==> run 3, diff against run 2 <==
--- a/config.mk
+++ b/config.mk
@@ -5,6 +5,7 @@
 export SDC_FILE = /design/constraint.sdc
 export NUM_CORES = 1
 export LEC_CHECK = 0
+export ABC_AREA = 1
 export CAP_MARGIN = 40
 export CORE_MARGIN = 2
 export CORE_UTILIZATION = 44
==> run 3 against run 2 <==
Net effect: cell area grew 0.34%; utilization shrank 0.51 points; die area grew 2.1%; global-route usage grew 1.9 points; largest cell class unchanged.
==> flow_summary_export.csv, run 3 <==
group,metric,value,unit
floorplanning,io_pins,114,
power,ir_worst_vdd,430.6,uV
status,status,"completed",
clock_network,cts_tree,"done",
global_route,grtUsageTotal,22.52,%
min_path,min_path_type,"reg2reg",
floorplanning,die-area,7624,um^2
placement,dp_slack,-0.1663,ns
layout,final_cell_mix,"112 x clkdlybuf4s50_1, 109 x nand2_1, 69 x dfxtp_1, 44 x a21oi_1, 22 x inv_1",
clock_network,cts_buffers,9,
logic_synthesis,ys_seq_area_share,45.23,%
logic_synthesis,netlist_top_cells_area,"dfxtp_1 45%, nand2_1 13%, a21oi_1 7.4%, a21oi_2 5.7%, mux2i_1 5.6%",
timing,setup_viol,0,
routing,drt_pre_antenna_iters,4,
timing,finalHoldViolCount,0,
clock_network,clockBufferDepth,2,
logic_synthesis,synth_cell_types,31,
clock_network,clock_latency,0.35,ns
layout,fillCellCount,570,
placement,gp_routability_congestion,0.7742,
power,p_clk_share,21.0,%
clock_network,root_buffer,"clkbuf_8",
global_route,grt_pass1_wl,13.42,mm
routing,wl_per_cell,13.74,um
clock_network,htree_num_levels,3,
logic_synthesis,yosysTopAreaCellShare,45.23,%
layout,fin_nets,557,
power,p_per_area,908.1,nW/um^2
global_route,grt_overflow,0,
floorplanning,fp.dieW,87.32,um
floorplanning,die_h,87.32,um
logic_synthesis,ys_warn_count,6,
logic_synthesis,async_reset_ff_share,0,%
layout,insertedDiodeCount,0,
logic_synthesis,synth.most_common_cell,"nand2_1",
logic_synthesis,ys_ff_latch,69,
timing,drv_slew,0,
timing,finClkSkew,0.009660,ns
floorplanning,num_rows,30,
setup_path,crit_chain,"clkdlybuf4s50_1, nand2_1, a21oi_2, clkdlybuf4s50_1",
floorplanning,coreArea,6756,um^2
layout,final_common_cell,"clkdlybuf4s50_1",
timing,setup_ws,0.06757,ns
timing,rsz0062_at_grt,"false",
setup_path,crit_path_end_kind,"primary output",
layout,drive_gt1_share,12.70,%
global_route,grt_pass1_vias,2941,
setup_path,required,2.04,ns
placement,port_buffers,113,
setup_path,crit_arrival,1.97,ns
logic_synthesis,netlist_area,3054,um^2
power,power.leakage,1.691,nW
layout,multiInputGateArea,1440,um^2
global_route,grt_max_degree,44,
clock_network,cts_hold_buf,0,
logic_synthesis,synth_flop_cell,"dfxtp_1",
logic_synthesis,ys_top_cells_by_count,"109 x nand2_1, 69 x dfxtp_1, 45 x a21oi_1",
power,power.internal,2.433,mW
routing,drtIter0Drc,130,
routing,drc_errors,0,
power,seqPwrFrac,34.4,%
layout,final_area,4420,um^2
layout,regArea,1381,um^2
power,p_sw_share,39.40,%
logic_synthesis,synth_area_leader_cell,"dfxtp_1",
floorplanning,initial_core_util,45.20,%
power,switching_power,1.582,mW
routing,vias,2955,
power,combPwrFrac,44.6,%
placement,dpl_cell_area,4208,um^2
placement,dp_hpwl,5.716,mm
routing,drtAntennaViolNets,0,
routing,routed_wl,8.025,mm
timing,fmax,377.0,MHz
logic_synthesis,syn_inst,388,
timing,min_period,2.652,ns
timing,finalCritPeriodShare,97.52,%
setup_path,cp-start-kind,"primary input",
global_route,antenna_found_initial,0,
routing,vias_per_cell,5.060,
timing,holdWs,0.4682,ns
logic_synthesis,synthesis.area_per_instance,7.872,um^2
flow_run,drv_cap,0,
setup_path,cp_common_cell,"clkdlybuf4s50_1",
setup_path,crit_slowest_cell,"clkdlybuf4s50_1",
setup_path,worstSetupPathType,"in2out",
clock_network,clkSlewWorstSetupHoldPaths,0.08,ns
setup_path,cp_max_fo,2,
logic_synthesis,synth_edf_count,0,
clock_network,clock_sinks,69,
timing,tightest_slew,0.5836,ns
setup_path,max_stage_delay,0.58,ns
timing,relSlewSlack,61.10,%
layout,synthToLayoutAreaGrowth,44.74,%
File: src/rtl/wb_pipe_if.sv
// Bundle between decode/EX/MEM control and the destination-register pipeline.
// master drives the ID fields and stage data; slave is the pipeline itself.
interface wb_pipe_if #(
  parameter int CNT_W = 16
);
  logic             id_do_reg_write;
  logic [4:0]       id_write_reg_addr;
  logic [1:0]       id_select_write_reg;
  logic             id_do_dm_read;
  logic [31:0]      id_imm_extend;
  logic [31:0]      alu_result;
  logic [31:0]      dm_read_data;
  logic             do_hazard;
  logic             flush;
  logic             pipe_stall;

  logic             xREG2_do_reg_write;
  logic [4:0]       xREG2_write_reg_addr;
  logic [1:0]       xREG2_select_write_reg;
  logic             xREG2_do_dm_read;
  logic [31:0]      xREG2_imm_extend;
  logic             xREG3_do_reg_write;
  logic [4:0]       xREG3_write_reg_addr;
  logic [31:0]      write_reg_data;
  logic             xREG4_do_reg_write;
  logic [4:0]       xREG4_write_reg_addr;
  logic [31:0]      xREG4_write_reg_data;
  logic             hazard_stall;
  logic [CNT_W-1:0] hazard_count;

  modport master (
    output id_do_reg_write, id_write_reg_addr, id_select_write_reg, id_do_dm_read,
           id_imm_extend, alu_result, dm_read_data, do_hazard, flush, pipe_stall,
    input  xREG2_do_reg_write, xREG2_write_reg_addr, xREG2_select_write_reg,
           xREG2_do_dm_read, xREG2_imm_extend, xREG3_do_reg_write, xREG3_write_reg_addr,
           write_reg_data, xREG4_do_reg_write, xREG4_write_reg_addr, xREG4_write_reg_data,
           hazard_stall, hazard_count
  );

  modport slave (
    input  id_do_reg_write, id_write_reg_addr, id_select_write_reg, id_do_dm_read,
           id_imm_extend, alu_result, dm_read_data, do_hazard, flush, pipe_stall,
    output xREG2_do_reg_write, xREG2_write_reg_addr, xREG2_select_write_reg,
           xREG2_do_dm_read, xREG2_imm_extend, xREG3_do_reg_write, xREG3_write_reg_addr,
           write_reg_data, xREG4_do_reg_write, xREG4_write_reg_addr, xREG4_write_reg_data,
           hazard_stall, hazard_count
  );
endinterface
--- src/rtl/fifo_pkg.sv ---
// Shared FIFO definitions: read-mode encodings, pointer-width rule and the
// status-flag bundle common to the single- and dual-clock FIFOs.
package fifo_pkg;

  localparam int unsigned FIFO_MODE_STD  = 0;
  localparam int unsigned FIFO_MODE_FWFT = 1;

  // Pointers carry one extra wrap bit so full and empty are distinguishable.
  function automatic int unsigned fifo_ptr_bits(input int unsigned addr_bits);
    return addr_bits + 1;
  endfunction

  typedef struct packed {
    logic full;
    logic empty;
    logic almost_full;
    logic almost_empty;
    logic overflow;
    logic underflow;
  } fifo_flags_t;

endpackage

--- src/rtl/fifo_mem_2p.sv ---
// DEPTH x DATA_WIDTH storage: synchronous write port, asynchronous read port.
// The array has no reset; contents are only meaningful behind valid pointers.
module fifo_mem_2p #(
  parameter int unsigned DATA_WIDTH = 8,
  parameter int unsigned DEPTH      = 16,
  parameter int unsigned ADDR_BITS  = $clog2(DEPTH)
) (
  input  logic                  clk,
  input  logic                  wr_en,
  input  logic [ADDR_BITS-1:0]  wr_addr,
  input  logic [DATA_WIDTH-1:0] wr_data,
  input  logic [ADDR_BITS-1:0]  rd_addr,
  output logic [DATA_WIDTH-1:0] rd_data
);

  logic [DATA_WIDTH-1:0] mem_q [DEPTH];

  always_ff @(posedge clk) begin
    if (wr_en) begin
      mem_q[wr_addr] <= wr_data;
    end
  end

  assign rd_data = mem_q[rd_addr];

endmodule
[src/rtl/seq_adder.sv]
// seq_adder: multi-cycle chunked ripple adder/subtractor with valid/ready handshakes
module seq_adder #(
  parameter int WIDTH = 8,
  parameter int CHUNK = 2
) (
  input  logic             clk_i,
  input  logic             rst_ni,
  input  logic             in_valid_i,
  output logic             in_ready_o,
  input  logic [WIDTH-1:0] a_i,
  input  logic [WIDTH-1:0] b_i,
  input  logic             Cin_i,
  input  logic             sub_i,
  output logic             out_valid_o,
  input  logic             out_ready_i,
  output logic [WIDTH-1:0] s_o,
  output logic             Cout_o,
  output logic             ovf_o
);
  localparam int N = WIDTH / CHUNK;
  localparam int CW = (N > 1) ? $clog2(N) : 1;
  localparam logic [CW-1:0] LAST = CW'(N - 1);
  if (CHUNK < 1 || CHUNK > WIDTH || WIDTH % CHUNK != 0) begin : g_bad_chunk
    $error("seq_adder: CHUNK must be in 1..WIDTH and divide WIDTH");
  end
  typedef enum logic [1:0] {IDLE, CALC, DONE} state_t;
  state_t state_q, state_d;
  logic [WIDTH-1:0] a_q, a_d, b_q, b_d, psum_q, psum_d, s_q, s_d, psum_nx;
  logic carry_q, carry_d, cout_q, cout_d, ovf_q, ovf_d, last;
  logic [CW-1:0] cnt_q, cnt_d;
  logic [CHUNK-1:0] sum;
  logic [CHUNK:0] c;
  // Ripple CHUNK full-adder cells across the low bits of the operand registers
  always_comb begin
    sum = '0;
    c = '0;
    c[0] = carry_q;
    for (int i = 0; i < CHUNK; i++) begin
      sum[i] = a_q[i] ^ b_q[i] ^ c[i];
      c[i+1] = (a_q[i] & b_q[i]) | (c[i] & (a_q[i] ^ b_q[i]));
    end
  end
  assign psum_nx = (psum_q >> CHUNK) | (WIDTH'(sum) << (WIDTH - CHUNK));
  assign last = cnt_q == LAST;
  // Next-state and datapath updates; outputs are only loaded on the final chunk
  always_comb begin
    state_d = state_q;
    a_d = a_q;
    b_d = b_q;
    carry_d = carry_q;
    cnt_d = cnt_q;
    psum_d = psum_q;
    s_d = s_q;
    cout_d = cout_q;
    ovf_d = ovf_q;
    case (state_q)
      IDLE: if (in_valid_i) begin
        state_d = CALC;
        a_d = a_i;
        b_d = sub_i ? ~b_i : b_i;
        carry_d = sub_i | Cin_i;
        cnt_d = '0;
      end
      CALC: begin
        state_d = last ? DONE : CALC;
        a_d = a_q >> CHUNK;
        b_d = b_q >> CHUNK;
        carry_d = c[CHUNK];
        cnt_d = cnt_q + CW'(1);
        psum_d = psum_nx;
        s_d = last ? psum_nx : s_q;
        cout_d = last ? c[CHUNK] : cout_q;
        ovf_d = last ? c[CHUNK-1] ^ c[CHUNK] : ovf_q;
      end
      DONE: state_d = out_ready_i ? IDLE : DONE;
      default: state_d = IDLE;
    endcase
  end
  // State and datapath registers
  always_ff @(posedge clk_i or negedge rst_ni) begin
    if (!rst_ni) begin
      state_q <= IDLE;
      a_q <= '0;
      b_q <= '0;
      carry_q <= 1'b0;
      cnt_q <= '0;
      psum_q <= '0;
      s_q <= '0;
      cout_q <= 1'b0;
      ovf_q <= 1'b0;
    end else begin
      state_q <= state_d;
      a_q <= a_d;
      b_q <= b_d;
      carry_q <= carry_d;
      cnt_q <= cnt_d;
      psum_q <= psum_d;
      s_q <= s_d;
      cout_q <= cout_d;
      ovf_q <= ovf_d;
    end
  end
  assign in_ready_o = state_q == IDLE;
  assign out_valid_o = state_q == DONE;
  assign s_o = s_q;
  assign Cout_o = cout_q;
  assign ovf_o = ovf_q;
endmodule

[config.mk]
export PLATFORM = sky130hd
export DESIGN_NAME = seq_adder
export DESIGN_NICKNAME = d
export VERILOG_FILES = /design/src/rtl/seq_adder.sv
export SDC_FILE = /design/constraint.sdc
export NUM_CORES = 1
export LEC_CHECK = 0
export CAP_MARGIN = 20
export CORE_MARGIN = 2
export CORE_UTILIZATION = 50
export DETAILED_ROUTE_END_ITERATION = 16
export MAX_ROUTING_LAYER = met4
export PLACE_DENSITY = 0.77
export SKIP_LAST_GASP = 1
export SYNTH_ARGS = -nofsm -noshare
export SYNTH_HDL_FRONTEND = slang
export SYNTH_SLANG_ARGS = --single-unit
[constraint.sdc]
create_clock -name clk_i -period 2 [get_ports clk_i]
set_input_delay 0.3 -clock clk_i [delete_from_list [all_inputs] [get_ports clk_i]]
set_output_delay 0.3 -clock clk_i [all_outputs]
set_load 0.02 [all_outputs]
## Yosys cells after proc, flatten, opt, wreduce, memory -nomap -nowiden

Cells that the tools add are included.

| storage, ports and cells | value |
|---|---|
| register bits after elaboration | 39 |
| input bits | 22 |
| output and inout port bits | 12 |
| word-level logic and storage cells | 45 |

| cells by class | value |
|---|---|
| $add $sub $neg | 1 |
| equal/unequal tests | 4 |
| mux-type cells | 13 |
| bitwise logic cells | 14 |
| reduce and logical (&&, ||, !) cells | 4 |

Operator list:

| operator | number |
|---|---|
| one-hot mux 8 bit (2 select lines) | 2 |
| 2-to-1 mux 8 bit | 3 |
| 2-to-1 mux 2 bit | 4 |
| inverter 8 bit | 1 |
| bitwise OR 6 x 8 -> 8 bit | 1 |
| one-hot mux 2 bit (3 select lines) | 1 |
| XOR 1 bit | 5 |
| bitwise AND 1 bit | 4 |
| == test 2 bit, second input constant | 2 |
| one-hot mux 2 bit (2 select lines) | 1 |
| AND reduction 2 bit | 2 |
| bitwise OR 1 bit | 3 |
| adder 2 x 1 -> 2 bit, second input constant | 1 |
| == test 2 x 1 -> 1 bit, second input constant | 1 |
| zero test 2 bit | 1 |
| != test 2 bit, second input constant | 1 |
| one-hot mux 1 bit (2 select lines) | 1 |
| nonzero test 2 bit | 1 |
| 2-to-1 mux 1 bit | 1 |

## Logic depth before layout (Yosys ltp)

| logic depth | value |
|---|---|
| word-level depth | 6 |
| depth in mapped cells | 6 |
| gate-level depth less buffers | 5 |

## Least setup slack after synthesis

OpenSTA, ideal clock, no wires.

| timing | value |
|---|---|
| path kind | flip-flop to flip-flop |
| start point | register a_q[0] |
| end point | register ovf_q (netlist: ovf_o) |
| setup time | 128 ps |
| arrival time | 1479 ps |
| required time | 1872 ps |
| slack | 393 ps |
| cell stages (with the launch flop) | 6 |
| path buffers | 0 |
| period minus slack after synthesis | 1607 ps |
| path through | dfrtp_1 > inv_1 > fa_1 > fa_1 > xnor2_1 > o21ai_0 |

| on the way | value |
|---|---|
| cells in the longest elaborated chain, start to end | 6 |
| elaborated cells between the ends (all ways) | 7 |
| classes of those cells | bitwise (7) |

RTL lines:

| item | RTL line | source |
|---|---|---|
| start: declaration | 28 | `logic [WIDTH-1:0] a_q, a_d, b_q, b_d, psum_q, psum_d, s_q, s_d, psum_nx;` |
| start signal: assignment | 83 | `a_q <= '0;` |
| start signal: assignment | 93 | `a_q <= a_d;` |
| XOR 1 bit | 40 | `c[i+1] = (a_q[i] & b_q[i]) \| (c[i] & (a_q[i] ^ b_q[i]));` |
| bitwise AND 1 bit | 40 |  |
| bitwise OR 1 bit (*) | 40 |  |
| bitwise AND 1 bit | 40 |  |
| bitwise OR 1 bit | 40 |  |
| XOR 1 bit (*) | 73 | `ovf_d = last ? c[CHUNK-1] ^ c[CHUNK] : ovf_q;` |
| end signal: assignment | 100 | `ovf_q <= ovf_d;` |
| end: declaration | 29 | `logic carry_q, carry_d, cout_q, cout_d, ovf_q, ovf_d, last;` |

Every way passes the cells marked *; elsewhere a longest branch is shown, timed or not.
A chain may end at the register's enable or synchronous reset.

## Worst setup path in the final report

| timing | value |
|---|---|
| start point | register state_q[1] |
| end point | output in_ready_o |

| on the way | value |
|---|---|
| cells in the longest elaborated chain, start to end | 1 |

RTL lines:

| item | RTL line | source |
|---|---|---|
| start: declaration | 27 | `state_t state_q, state_d;` |
| start signal: assignment | 92 | `state_q <= state_d;` |
| zero test 2 bit | 103 | `assign in_ready_o = state_q == IDLE;` |
| end: declaration | 9 | `output logic in_ready_o,` |

Every way passes these cells.

==> impl_metrics.prom <==
# TYPE chip_impl_metric gauge
chip_impl_metric{name="areaGrowthSynthToFinish",unit="%"} 26.48
chip_impl_metric{name="drt_drc_violations_left",unit=""} 0
chip_impl_metric{name="critPathRequiredTime",unit="ps"} 1700
chip_impl_metric{name="antenna_cells",unit=""} 0
chip_impl_metric{name="critical_path_arrival",unit="ps"} 1580
chip_impl_metric{name="period_share",unit="%"} 94.05
chip_impl_metric{name="post_synthesis_cell_area",unit="mm^2"} 0.001777
chip_impl_metric{name="finalHoldViolations",unit=""} 0
chip_impl_metric{name="detailroute.via_count",unit=""} 1381
chip_impl_metric{name="core_region_area",unit="mm^2"} 0.003363
chip_impl_info{name="worst_hold_path_type",value="in2async"} 1
chip_impl_metric{name="rows",unit=""} 21
chip_impl_metric{name="max-clock-path-buffers",unit=""} 2
chip_impl_info{name="grt_setup_unrepaired",value="no"} 1
chip_impl_metric{name="placement.io_buffers",unit=""} 33
chip_impl_metric{name="grt_usage",unit="%"} 20.59
chip_impl_info{name="tritoncts",value="built"} 1
chip_impl_metric{name="finalClockSkew",unit="ps"} 9.603
chip_impl_metric{name="max_slew_margin",unit="%"} 68.13
chip_impl_metric{name="n_fill_cell",unit=""} 303
chip_impl_metric{name="final_estimated_routing_congestion_in_global_placement",unit=""} 0.8083
chip_impl_metric{name="die_area",unit="mm^2"} 0.004046
chip_impl_info{name="setup.worst_path.start_class",value="flip-flop"} 1
chip_impl_metric{name="cts.sink_count",unit=""} 37
chip_impl_metric{name="gr-total-overflow",unit=""} 0
chip_impl_metric{name="timing_worst_slew_pin_value",unit="ps"} 476.6
chip_impl_metric{name="cts_post_setup_buffers_inserted",unit=""} 0
chip_impl_metric{name="cts.htree.levels",unit=""} 2
chip_impl_metric{name="holdBufCountCts",unit=""} 0
chip_impl_metric{name="drt-pass1-iter-count",unit=""} 4
chip_impl_metric{name="boundaryPins",unit=""} 34
chip_impl_metric{name="synth_seq_cells",unit=""} 37
chip_impl_metric{name="slew_violations",unit=""} 0
chip_impl_metric{name="total_leakage_power",unit="nW"} 1.017
chip_impl_metric{name="die_width",unit="um"} 63.61
chip_impl_metric{name="wl_per_cell",unit="um"} 14.36
chip_impl_metric{name="route.final.wire_length",unit="um"} 3675
chip_impl_metric{name="period_needed",unit="ps"} 1881
chip_impl_metric{name="max_clock_freq",unit="MHz"} 531.6
chip_impl_info{name="worst-setup-path-type",value="reg2out"} 1
chip_impl_metric{name="syn-instance-count",unit=""} 173
chip_impl_info{name="root_buffer",value="sky130_fd_sc_hd__clkbuf_4"} 1
chip_impl_metric{name="synth_warnings",unit=""} 0
chip_impl_info{name="timing.rr.end",value="ovf_o$_DFFE_PN0P_"} 1
chip_impl_metric{name="dp_hpwl",unit="um"} 2711
chip_impl_metric{name="synth_sequential_area_ratio",unit="%"} 52.11
chip_impl_metric{name="reg_to_reg_setup_timing_slack",unit="ps"} 250
chip_impl_metric{name="critical_path.max_fanout",unit=""} 12
chip_impl_metric{name="area_after_detailed_placement",unit="mm^2"} 0.002172
chip_impl_info{name="critical_path.endpoint_type",value="primary output"} 1
chip_impl_metric{name="max_cap_viols",unit=""} 0
chip_impl_info{name="status",value="finished, final reports clean"} 1
chip_impl_metric{name="grt_start_max_net_pins",unit=""} 38
chip_impl_metric{name="cts.reportedPaths.clkPinSlew",unit="ps"} 110
chip_impl_metric{name="synthesis.area_per_instance",unit="um^2"} 10.27
chip_impl_metric{name="layout.nets",unit=""} 234
chip_impl_metric{name="setup-violations-final",unit=""} 0
chip_impl_metric{name="power.density",unit="mW/mm^2"} 1424
chip_impl_metric{name="vdd.ir_drop.worst",unit="mV"} 0.8037
chip_impl_metric{name="grt_pass1_vias",unit=""} 1366
chip_impl_metric{name="detail_route.iter0.violations",unit=""} 62
chip_impl_metric{name="r2r_cells",unit=""} 5
chip_impl_metric{name="antenna_found_initial",unit=""} 0
chip_impl_metric{name="numCtsBuffers",unit=""} 5
chip_impl_metric{name="finished_cell_area",unit="mm^2"} 0.002247
chip_impl_metric{name="total_negative_setup_slacks",unit="ps"} 0
chip_impl_metric{name="chipHeight",unit="um"} 63.61
chip_impl_metric{name="latest_clock_arrival_within_the_worst_skew_pair",unit="ps"} 340
chip_impl_info{name="worstReg2RegStart",value="a_q[0]$_DFFE_PN0P_"} 1
chip_impl_metric{name="final_core_util",unit="%"} 66.82
chip_impl_metric{name="post_synth_num_cell_types",unit=""} 25
chip_impl_metric{name="synth.net_count",unit=""} 198
chip_impl_metric{name="grt_pass1_wl",unit="um"} 6279
chip_impl_metric{name="final_antenna_net_count",unit=""} 0
chip_impl_metric{name="drive_above_1_share",unit="%"} 14.29
chip_impl_metric{name="post_drt_via_cell_ratio",unit=""} 5.395
chip_impl_metric{name="effective_utilization_at_floorplan",unit="%"} 52.83
chip_impl_metric{name="post-layout-total-power",unit="mW"} 3.200
flip-flops by register name, summed over array words and instances, names as in the netlist:
name     count
ovf_o        1
a_q          8
psum_q       6
Cout_o       1
s_o          8
cnt_q        2
carry_q      1
state_q      2
b_q          8
cells in the mapped netlist:
master	number	area, um^2
sky130_fd_sc_hd__mux2_2	6	67.56
sky130_fd_sc_hd__o211ai_1	2	15.01
sky130_fd_sc_hd__o21ai_0	22	110.1
sky130_fd_sc_hd__nor2b_1	5	31.28
sky130_fd_sc_hd__a21oi_1	7	35.03
sky130_fd_sc_hd__a22oi_1	9	67.56
sky130_fd_sc_hd__inv_1	10	37.54
sky130_fd_sc_hd__clkbuf_1	4	15.01
sky130_fd_sc_hd__fa_1	2	40.04
sky130_fd_sc_hd__buf_2	9	45.04
sky130_fd_sc_hd__nand2b_1	2	12.51
sky130_fd_sc_hd__o32ai_1	4	35.03
sky130_fd_sc_hd__xor2_1	2	17.52
sky130_fd_sc_hd__nor2_1	5	18.77
sky130_fd_sc_hd__a2bb2oi_1	2	17.52
sky130_fd_sc_hd__ha_1	1	12.51
sky130_fd_sc_hd__nand2_1	26	97.59
sky130_fd_sc_hd__a221o_2	4	45.04
sky130_fd_sc_hd__mux2i_1	1	10.01
sky130_fd_sc_hd__o21a_1	1	7.510
sky130_fd_sc_hd__or3b_1	1	8.760
sky130_fd_sc_hd__and2b_1	3	22.52
sky130_fd_sc_hd__xnor2_1	7	61.31
sky130_fd_sc_hd__nand3b_4	1	20.02
sky130_fd_sc_hd__dfrtp_1	37	925.9
where the power goes:
part,total [mW],internal [mW],switching (mW)
clock network,0.441,0.204,0.237
logic,1.46,0.692,0.764
registers,1.30,1.07,0.237
total,3.20,1.96,1.24
worst max-delay path by stage:
stage | from | end | slack [ps] | depth (start not counted)
finish | state_q[1]$_DFFE_PN0P_ | in_ready_o | 120 | 2
global route | state_q[1]$_DFFE_PN0P_ | in_ready_o | 9 | 2
CTS | state_q[0]$_DFFE_PN0P_ | out_valid_o | 20 | 3
detailed placement | sub_i | b_q[0]$_DFFE_PN0P_ | 230 | 4
global placement | sub_i | b_q[0]$_DFFE_PN0P_ | 280 | 4
floorplan | a_q[0]$_DFFE_PN0P_ | ovf_o$_DFFE_PN0P_ | 390 | 5
final cells by class:
cell class,count,area [um^2],area share [%]
Tap cell,46,57.56,2.561
Timing Repair Buffer,42,400.4,17.82
Sequential cell,37,928.4,41.31
Clock inverter,1,5.005,0.2227
Multi-Input combinational cell,113,753.2,33.52
Clock buffer,7,65.06,2.895
Inverter,10,37.54,1.670
metal layers:
metal | track usage (%) | vias up | wire length [um]
met5 | - | - | 0
met4 | 7.065 | 0 | 63
met3 | 5.000 | 8 | 145
met2 | 33.16 | 34 | 1856
met1 | 25.47 | 672 | 1609
li1 | - | 667 | -
cells by family (layout without fill, tap and decap cells):
logic type	Yosys count	after routing	share of synthesized area, %
AOI/OAI and AO/OA	51	51	18.73
and+or+nand+nor	43	43	11.90
DFF	37	37	52.11
buffers and inverters	23	60	5.493
xor gates and xnor gates	9	9	4.437
muxes	7	7	4.366
adders and majority gates	3	3	2.958
critical path, cell delays in order, from the launching register on:
cell	delay [ps]
sky130_fd_sc_hd__dfrtp_2	510
sky130_fd_sc_hd__nor2_1	120
sky130_fd_sc_hd__clkdlybuf4s50_1	610
placed cells by master, fill, tap and decap left out, types with 3 or more instances in the layout:
master / n
sky130_fd_sc_hd__a21oi_1: 7
sky130_fd_sc_hd__clkdlybuf4s50_1: 32
sky130_fd_sc_hd__dfrtp_1: 35
sky130_fd_sc_hd__buf_4: 9
sky130_fd_sc_hd__mux2_2: 6
sky130_fd_sc_hd__nand2_1: 26
sky130_fd_sc_hd__nor2b_1: 5
sky130_fd_sc_hd__o32ai_1: 4
sky130_fd_sc_hd__o21ai_0: 22
sky130_fd_sc_hd__a221o_2: 4
sky130_fd_sc_hd__inv_1: 10
sky130_fd_sc_hd__nor2_1: 5
sky130_fd_sc_hd__a22oi_1: 9
sky130_fd_sc_hd__and2b_1: 3
sky130_fd_sc_hd__xnor2_1: 7
sky130_fd_sc_hd__clkbuf_4: 5
metrics by stage:
stage               instances  hold slack (ps)  setup slack (ps)
floorplan                 173            4.409             393.3
global placement          248            455.7             280.2
detailed placement        248            470.4             226.5
CTS                       256            380.1             21.10
global route              256            407.6             8.617
finish                    256            376.8             119.0
what timing repair did:
action / CTS / global route
resized for setup: 2 / 1
gates cloned: 0 / 0
endpoints found under the setup margin: 1 / 1
Power figures use the tool's default switching activity.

#### [Problem statement]
What is the number of lines in the entries that include the string "against"? Reply with that number alone.

#### [Completed exercise]
2